**DATA IN THIS EXERCISE:**
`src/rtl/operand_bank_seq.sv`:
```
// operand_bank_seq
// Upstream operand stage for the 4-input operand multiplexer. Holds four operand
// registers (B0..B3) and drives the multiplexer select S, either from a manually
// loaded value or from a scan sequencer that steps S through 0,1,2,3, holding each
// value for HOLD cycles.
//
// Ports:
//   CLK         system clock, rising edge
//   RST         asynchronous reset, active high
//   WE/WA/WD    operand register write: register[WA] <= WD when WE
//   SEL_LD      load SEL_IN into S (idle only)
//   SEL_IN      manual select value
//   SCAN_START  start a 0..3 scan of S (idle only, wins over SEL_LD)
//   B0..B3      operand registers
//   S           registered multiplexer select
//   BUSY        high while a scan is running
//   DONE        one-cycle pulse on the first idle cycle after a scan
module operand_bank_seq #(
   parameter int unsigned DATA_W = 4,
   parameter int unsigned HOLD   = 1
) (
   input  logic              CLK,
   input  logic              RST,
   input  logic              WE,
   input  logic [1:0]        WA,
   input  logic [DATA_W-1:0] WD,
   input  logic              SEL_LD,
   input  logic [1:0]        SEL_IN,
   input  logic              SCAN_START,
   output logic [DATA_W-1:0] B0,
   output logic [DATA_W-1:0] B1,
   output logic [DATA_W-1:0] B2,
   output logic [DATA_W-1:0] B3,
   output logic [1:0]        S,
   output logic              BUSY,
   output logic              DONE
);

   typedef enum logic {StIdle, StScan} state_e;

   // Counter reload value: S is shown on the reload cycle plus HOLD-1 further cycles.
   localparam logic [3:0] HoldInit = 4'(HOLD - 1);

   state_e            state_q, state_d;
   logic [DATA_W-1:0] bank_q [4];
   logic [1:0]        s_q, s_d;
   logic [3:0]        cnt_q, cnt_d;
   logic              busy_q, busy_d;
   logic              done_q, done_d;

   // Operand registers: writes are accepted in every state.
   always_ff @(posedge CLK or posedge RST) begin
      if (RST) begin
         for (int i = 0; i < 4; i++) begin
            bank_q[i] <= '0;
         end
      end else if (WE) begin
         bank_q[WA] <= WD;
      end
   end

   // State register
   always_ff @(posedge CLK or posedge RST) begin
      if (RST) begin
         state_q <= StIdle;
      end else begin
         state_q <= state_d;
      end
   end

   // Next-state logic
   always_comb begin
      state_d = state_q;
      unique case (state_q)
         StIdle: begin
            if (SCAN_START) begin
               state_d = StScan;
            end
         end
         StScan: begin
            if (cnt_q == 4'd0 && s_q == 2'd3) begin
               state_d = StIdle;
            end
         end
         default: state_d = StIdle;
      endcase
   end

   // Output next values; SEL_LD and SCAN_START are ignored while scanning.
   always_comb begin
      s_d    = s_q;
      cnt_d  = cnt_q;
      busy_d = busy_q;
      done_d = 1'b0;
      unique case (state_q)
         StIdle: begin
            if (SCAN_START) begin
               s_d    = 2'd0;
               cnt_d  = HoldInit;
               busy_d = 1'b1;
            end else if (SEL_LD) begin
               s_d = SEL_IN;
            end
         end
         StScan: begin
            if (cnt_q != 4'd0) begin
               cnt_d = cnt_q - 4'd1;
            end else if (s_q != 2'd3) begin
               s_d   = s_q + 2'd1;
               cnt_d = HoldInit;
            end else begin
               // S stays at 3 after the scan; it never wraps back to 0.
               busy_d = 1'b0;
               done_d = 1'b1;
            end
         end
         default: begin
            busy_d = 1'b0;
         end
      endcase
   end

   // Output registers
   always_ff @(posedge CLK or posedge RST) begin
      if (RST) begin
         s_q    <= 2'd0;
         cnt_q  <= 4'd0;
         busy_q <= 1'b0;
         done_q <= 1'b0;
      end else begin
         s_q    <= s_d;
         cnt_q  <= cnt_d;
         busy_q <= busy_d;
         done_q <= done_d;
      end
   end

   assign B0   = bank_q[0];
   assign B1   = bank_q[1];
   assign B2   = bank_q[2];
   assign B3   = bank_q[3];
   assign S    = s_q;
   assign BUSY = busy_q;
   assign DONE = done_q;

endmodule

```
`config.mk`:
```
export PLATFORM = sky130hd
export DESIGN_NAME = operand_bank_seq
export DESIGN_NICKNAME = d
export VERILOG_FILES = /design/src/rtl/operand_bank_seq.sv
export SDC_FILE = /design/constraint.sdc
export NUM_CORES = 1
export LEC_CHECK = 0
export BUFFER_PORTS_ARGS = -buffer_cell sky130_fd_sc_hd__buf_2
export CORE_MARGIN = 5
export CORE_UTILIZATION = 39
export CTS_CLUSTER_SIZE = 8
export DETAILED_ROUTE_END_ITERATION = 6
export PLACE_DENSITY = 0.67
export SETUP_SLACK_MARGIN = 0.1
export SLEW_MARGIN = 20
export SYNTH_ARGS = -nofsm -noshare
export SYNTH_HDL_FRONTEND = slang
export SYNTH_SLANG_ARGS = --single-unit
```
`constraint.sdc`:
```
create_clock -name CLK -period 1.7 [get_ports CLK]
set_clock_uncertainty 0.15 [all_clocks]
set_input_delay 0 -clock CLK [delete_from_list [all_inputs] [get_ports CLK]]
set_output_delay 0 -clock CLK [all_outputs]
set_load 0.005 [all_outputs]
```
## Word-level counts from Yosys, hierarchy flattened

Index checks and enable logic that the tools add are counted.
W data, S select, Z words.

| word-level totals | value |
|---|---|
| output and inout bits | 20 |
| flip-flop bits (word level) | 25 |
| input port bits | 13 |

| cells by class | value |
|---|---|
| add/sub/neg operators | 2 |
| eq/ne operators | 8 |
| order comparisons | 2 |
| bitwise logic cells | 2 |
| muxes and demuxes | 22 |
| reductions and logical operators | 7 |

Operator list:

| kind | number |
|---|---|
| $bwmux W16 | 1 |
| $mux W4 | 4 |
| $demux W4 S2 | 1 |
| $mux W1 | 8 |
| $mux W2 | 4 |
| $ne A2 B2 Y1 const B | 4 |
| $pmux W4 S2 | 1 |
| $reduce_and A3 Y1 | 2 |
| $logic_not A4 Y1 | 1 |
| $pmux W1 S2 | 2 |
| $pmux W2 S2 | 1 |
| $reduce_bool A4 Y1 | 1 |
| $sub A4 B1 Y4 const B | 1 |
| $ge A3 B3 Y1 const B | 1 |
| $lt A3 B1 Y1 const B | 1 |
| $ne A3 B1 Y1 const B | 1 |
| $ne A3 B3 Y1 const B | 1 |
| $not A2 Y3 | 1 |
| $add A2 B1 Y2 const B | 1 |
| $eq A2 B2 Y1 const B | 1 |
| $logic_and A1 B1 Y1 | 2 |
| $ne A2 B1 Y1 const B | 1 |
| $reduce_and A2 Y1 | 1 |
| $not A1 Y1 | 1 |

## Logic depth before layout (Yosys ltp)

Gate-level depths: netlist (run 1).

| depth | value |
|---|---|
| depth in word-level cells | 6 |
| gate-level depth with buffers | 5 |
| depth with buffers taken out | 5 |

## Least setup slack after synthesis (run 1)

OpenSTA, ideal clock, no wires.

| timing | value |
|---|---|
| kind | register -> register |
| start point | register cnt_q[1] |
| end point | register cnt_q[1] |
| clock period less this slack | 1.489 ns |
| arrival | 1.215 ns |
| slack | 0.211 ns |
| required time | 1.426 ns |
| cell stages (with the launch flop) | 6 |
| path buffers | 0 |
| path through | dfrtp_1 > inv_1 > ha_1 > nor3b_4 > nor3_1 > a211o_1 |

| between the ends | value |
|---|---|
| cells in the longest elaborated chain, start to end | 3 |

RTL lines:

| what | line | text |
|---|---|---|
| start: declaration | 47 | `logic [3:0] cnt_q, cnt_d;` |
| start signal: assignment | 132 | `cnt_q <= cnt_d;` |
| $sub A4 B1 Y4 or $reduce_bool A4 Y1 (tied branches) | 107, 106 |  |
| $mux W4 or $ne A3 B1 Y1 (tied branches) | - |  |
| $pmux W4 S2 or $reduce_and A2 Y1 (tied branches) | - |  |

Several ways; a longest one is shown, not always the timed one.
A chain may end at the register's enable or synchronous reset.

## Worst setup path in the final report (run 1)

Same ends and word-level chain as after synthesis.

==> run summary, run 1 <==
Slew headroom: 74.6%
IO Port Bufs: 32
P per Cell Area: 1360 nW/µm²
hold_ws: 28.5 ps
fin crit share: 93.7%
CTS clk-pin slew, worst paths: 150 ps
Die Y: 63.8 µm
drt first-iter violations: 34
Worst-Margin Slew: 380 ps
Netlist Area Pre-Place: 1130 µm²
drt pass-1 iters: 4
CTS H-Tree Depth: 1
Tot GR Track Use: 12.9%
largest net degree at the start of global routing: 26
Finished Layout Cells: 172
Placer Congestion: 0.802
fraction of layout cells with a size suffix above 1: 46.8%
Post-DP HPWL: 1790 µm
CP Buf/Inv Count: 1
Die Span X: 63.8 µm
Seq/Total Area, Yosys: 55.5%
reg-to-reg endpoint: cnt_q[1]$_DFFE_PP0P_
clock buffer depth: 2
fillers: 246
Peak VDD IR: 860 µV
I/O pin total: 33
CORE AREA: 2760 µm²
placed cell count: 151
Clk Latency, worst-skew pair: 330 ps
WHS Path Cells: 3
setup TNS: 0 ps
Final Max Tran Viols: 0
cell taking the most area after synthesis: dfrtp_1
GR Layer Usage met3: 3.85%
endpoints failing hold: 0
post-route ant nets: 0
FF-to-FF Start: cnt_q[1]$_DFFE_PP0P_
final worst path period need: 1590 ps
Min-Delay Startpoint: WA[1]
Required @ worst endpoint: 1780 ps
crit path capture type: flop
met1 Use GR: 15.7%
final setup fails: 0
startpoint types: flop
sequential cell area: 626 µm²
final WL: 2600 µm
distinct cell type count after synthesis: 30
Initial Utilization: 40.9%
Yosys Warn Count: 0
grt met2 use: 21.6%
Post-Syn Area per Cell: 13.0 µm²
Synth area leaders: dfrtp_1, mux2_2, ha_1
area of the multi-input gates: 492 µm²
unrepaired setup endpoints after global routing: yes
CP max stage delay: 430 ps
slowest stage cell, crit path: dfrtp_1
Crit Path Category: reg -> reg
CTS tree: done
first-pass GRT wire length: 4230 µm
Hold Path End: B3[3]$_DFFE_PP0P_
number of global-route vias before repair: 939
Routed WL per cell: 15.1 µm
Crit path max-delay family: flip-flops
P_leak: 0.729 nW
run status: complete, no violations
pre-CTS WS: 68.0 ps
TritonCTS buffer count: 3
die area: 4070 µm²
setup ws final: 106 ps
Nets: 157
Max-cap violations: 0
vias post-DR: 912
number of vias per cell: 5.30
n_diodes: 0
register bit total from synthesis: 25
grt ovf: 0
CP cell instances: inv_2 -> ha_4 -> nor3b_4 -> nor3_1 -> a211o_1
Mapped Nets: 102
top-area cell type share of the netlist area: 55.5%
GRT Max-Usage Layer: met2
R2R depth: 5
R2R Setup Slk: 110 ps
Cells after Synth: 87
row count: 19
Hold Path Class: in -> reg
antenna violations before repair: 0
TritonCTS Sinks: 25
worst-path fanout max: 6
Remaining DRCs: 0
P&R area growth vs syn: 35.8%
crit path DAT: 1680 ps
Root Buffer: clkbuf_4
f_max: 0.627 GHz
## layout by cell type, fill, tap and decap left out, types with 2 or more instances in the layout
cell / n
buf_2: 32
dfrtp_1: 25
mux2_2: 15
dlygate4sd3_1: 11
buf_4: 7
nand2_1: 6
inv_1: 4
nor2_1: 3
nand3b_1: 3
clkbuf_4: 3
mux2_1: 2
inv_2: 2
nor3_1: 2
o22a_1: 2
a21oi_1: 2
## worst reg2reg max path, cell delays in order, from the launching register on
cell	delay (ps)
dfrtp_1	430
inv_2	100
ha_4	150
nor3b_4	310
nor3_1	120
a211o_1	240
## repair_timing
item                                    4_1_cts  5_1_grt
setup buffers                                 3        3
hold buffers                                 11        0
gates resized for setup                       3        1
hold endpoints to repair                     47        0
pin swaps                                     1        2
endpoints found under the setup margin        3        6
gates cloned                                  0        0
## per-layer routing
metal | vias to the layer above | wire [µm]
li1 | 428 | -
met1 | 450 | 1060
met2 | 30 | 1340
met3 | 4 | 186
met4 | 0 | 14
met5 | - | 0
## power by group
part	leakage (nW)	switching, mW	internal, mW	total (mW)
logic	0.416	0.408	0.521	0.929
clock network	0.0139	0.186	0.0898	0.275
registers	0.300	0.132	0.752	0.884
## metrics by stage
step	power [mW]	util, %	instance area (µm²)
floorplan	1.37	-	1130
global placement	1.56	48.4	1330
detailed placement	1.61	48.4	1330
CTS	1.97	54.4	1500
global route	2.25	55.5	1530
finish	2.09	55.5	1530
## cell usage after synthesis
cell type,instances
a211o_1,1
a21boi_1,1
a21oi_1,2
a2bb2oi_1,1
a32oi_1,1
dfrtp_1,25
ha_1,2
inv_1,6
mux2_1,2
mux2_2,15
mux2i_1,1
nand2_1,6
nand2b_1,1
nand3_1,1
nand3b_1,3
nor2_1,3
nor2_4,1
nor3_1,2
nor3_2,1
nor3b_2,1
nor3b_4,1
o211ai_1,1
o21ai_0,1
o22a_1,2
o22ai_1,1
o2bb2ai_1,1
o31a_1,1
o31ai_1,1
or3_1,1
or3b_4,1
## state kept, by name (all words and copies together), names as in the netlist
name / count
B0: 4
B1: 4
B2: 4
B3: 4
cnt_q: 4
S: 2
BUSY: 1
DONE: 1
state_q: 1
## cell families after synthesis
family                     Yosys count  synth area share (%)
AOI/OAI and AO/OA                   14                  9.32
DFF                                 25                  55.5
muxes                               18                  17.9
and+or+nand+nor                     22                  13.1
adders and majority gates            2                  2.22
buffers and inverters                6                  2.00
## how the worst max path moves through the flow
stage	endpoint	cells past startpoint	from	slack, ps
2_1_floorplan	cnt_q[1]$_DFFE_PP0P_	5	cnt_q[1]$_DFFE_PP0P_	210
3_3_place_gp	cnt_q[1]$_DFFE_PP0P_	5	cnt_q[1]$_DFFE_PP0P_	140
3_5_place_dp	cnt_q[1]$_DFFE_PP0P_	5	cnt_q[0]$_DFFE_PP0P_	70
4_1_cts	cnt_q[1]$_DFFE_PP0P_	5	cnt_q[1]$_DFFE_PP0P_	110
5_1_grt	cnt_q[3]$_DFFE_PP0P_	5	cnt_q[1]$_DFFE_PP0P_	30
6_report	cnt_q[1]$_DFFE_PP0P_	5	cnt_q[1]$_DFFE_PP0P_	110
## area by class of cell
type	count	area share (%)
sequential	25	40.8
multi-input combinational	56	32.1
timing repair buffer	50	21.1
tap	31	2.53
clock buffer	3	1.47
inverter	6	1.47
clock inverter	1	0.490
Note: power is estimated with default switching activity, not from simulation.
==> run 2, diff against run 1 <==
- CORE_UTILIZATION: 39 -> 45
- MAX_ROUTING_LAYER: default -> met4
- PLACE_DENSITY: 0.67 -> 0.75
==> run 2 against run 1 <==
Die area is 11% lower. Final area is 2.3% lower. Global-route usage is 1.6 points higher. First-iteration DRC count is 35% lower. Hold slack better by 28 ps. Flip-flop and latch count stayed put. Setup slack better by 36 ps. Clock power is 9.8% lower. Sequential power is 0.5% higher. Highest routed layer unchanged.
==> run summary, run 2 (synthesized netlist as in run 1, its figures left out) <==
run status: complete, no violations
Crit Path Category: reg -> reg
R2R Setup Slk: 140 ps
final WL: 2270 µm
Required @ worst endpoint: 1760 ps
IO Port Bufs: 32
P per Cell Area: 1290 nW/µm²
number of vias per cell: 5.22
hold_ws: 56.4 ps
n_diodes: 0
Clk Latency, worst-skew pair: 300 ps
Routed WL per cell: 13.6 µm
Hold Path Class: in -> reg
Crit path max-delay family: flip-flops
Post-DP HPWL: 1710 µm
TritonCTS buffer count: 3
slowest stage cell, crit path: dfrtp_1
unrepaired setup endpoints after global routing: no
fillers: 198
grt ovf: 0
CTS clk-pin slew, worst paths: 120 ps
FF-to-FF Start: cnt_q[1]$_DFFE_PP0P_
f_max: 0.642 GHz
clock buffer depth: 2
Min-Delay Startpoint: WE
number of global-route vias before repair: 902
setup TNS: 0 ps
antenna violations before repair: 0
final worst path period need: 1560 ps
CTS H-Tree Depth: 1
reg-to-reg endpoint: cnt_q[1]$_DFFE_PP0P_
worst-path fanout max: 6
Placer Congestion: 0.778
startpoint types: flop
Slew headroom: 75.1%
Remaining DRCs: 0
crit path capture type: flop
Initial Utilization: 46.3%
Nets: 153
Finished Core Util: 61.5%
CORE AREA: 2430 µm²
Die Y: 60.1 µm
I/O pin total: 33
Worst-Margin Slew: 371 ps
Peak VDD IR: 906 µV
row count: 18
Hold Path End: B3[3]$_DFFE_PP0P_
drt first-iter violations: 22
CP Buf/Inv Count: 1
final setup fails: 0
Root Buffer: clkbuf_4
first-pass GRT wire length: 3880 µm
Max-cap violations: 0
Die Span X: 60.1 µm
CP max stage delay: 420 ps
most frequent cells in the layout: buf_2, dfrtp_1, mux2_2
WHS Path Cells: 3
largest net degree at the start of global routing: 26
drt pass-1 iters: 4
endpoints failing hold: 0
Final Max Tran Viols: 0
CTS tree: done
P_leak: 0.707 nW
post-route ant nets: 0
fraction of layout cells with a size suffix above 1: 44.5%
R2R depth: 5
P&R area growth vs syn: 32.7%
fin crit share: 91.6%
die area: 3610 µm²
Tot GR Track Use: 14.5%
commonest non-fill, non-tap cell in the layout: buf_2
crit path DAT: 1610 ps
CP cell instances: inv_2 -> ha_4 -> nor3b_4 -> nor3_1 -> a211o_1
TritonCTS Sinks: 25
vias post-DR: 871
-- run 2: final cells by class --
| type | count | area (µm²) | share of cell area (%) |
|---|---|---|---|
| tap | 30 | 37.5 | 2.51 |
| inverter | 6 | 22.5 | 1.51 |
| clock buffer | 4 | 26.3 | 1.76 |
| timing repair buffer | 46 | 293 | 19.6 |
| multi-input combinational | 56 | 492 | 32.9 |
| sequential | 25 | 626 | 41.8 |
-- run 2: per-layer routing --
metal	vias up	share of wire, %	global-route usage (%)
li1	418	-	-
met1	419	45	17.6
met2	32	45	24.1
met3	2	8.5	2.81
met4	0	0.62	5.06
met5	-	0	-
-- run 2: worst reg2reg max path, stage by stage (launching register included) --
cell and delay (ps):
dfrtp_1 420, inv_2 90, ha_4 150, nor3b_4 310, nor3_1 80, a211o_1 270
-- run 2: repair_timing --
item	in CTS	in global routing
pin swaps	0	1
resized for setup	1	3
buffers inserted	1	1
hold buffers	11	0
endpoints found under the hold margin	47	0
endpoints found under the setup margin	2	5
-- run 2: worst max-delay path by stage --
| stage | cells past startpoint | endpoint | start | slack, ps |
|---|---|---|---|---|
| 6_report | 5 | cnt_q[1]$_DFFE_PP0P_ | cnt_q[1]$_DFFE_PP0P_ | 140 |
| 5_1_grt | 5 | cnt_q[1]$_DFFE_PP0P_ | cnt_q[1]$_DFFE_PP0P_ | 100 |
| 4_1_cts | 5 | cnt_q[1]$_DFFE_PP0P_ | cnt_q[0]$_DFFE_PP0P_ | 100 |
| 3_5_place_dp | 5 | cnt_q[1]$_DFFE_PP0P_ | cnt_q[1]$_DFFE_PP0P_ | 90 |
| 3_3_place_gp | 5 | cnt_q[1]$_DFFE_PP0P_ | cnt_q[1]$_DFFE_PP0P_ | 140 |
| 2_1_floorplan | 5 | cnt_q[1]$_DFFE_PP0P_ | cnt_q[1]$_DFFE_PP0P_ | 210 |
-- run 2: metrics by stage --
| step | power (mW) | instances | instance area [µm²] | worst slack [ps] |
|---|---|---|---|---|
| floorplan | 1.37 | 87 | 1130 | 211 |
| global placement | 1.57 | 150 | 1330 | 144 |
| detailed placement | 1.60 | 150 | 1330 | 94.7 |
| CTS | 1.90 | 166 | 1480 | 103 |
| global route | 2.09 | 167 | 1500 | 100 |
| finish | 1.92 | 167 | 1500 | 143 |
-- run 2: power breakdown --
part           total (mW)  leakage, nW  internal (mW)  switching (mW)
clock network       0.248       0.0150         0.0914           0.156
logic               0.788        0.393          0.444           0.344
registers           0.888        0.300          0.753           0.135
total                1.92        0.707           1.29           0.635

**PROBLEM DETAILS:** Look above for the line with "nor3_1 > a211o_1 |" and the line with "start: declaration |", and reproduce exactly those two lines plus every line between, nothing more.

**TASK SOLUTION:**
| path through | dfrtp_1 > inv_1 > ha_1 > nor3b_4 > nor3_1 > a211o_1 |

| between the ends | value |
|---|---|
| cells in the longest elaborated chain, start to end | 3 |

RTL lines:

| what | line | text |
|---|---|---|
| start: declaration | 47 | `logic [3:0] cnt_q, cnt_d;` |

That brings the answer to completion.